To this view of the Crusades, as a business of high
political importance, the best of the laymen who led the Christian armies were sincerely
attached. Many others, equally sincere but governed more by sentiment than
reason, were moved by the desire to see the Holy Places and secure them as the
common property of Christendom. But the most pertinacious and successful of the
commanders went eastward, as their kinsmen went across the Elbe or the Alps or
the Pyrenees, to carve out for themselves new principalities at the expense of
Byzantine or Saracen, it did not matter which. Naturally the sovereign princes
who took the Cross do not fall into this category. For them an expedition might
be either an adventure, or the grudging fulfilment of a penance, or a bid for
the esteem of their subjects; but it was often a conscious sacrifice of
self-interest and national interests to a higher duty. However low their
motives, it would not have paid them to turn aside from the task enjoined upon
them by European opinion. Even Frederic II, the least Christian of Crusaders,
who only accomplished his vow to put the Pope his adversary in the wrong,
fulfilled his undertaking to the letter before he ventured to return.
But a
Crusade controlled by men of lower rank tended to be a joint-stock company of
freebooters. For every Crusade the Pope was, to a certain point, responsible.

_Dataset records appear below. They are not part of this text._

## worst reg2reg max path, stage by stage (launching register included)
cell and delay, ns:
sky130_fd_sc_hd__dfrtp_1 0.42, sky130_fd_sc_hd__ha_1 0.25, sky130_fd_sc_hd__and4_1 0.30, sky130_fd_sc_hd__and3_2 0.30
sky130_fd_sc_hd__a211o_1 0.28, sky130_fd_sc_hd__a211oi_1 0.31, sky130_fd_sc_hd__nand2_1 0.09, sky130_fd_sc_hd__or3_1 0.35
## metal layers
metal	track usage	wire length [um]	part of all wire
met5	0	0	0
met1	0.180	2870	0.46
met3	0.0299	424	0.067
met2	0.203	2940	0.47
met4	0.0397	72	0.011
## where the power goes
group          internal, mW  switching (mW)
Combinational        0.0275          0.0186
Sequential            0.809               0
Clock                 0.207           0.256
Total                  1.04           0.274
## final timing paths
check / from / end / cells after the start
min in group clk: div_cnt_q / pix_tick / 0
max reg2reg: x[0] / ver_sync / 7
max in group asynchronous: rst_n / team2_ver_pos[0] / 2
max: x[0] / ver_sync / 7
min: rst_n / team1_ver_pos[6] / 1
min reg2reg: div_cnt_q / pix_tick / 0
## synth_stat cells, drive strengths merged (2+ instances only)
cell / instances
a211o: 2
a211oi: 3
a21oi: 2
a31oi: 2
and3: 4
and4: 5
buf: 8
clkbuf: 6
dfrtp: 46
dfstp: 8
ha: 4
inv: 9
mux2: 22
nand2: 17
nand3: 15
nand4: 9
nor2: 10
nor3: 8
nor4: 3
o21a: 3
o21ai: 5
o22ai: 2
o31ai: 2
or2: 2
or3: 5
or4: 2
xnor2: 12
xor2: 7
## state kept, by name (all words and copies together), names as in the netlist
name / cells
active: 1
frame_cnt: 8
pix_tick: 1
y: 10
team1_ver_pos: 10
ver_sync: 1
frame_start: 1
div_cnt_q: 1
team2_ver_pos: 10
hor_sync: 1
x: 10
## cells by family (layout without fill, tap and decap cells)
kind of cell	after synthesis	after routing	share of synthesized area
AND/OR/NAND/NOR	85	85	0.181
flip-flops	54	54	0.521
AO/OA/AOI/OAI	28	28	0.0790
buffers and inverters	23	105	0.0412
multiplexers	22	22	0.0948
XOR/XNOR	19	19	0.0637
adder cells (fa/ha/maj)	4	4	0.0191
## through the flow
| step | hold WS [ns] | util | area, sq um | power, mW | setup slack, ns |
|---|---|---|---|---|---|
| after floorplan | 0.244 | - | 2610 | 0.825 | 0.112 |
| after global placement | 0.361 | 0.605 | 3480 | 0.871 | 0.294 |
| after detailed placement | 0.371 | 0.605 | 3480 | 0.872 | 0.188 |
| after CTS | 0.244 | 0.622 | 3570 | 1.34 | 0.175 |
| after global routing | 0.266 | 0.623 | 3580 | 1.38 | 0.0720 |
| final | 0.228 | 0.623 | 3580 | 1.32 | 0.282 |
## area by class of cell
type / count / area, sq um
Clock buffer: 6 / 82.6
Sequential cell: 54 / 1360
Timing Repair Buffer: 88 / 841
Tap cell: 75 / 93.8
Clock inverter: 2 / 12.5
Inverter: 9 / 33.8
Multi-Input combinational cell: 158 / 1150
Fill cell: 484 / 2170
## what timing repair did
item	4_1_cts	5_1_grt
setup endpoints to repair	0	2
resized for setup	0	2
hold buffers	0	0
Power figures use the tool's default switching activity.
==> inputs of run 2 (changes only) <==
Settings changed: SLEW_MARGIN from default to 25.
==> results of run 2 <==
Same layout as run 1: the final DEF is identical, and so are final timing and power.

He issued the appeal, he tuned the pulpits; he invited contributions from the
laity and exacted them from the national churches; he provided for the enforcement
by ecclesiastical censures of all Crusading vows. In the choice of leaders, and
in the preliminary councils of war, he had a claim to be consulted. One or more
of his legates normally accompanied the armies. But, if the generals chose to
ignore his suggestions and to override his representatives, after the march had
once begun he was powerless. Usually, it is true, his views would appeal to the
rank and file, exempt as they were from the temptations presented to their leaders.
But the Common soldiers could only leave the host if they had the means of
paying for themselves the expenses of the homeward journey. Often they
protested against the uses to which their arms were put; but very seldom were
they able to enforce a change of policy.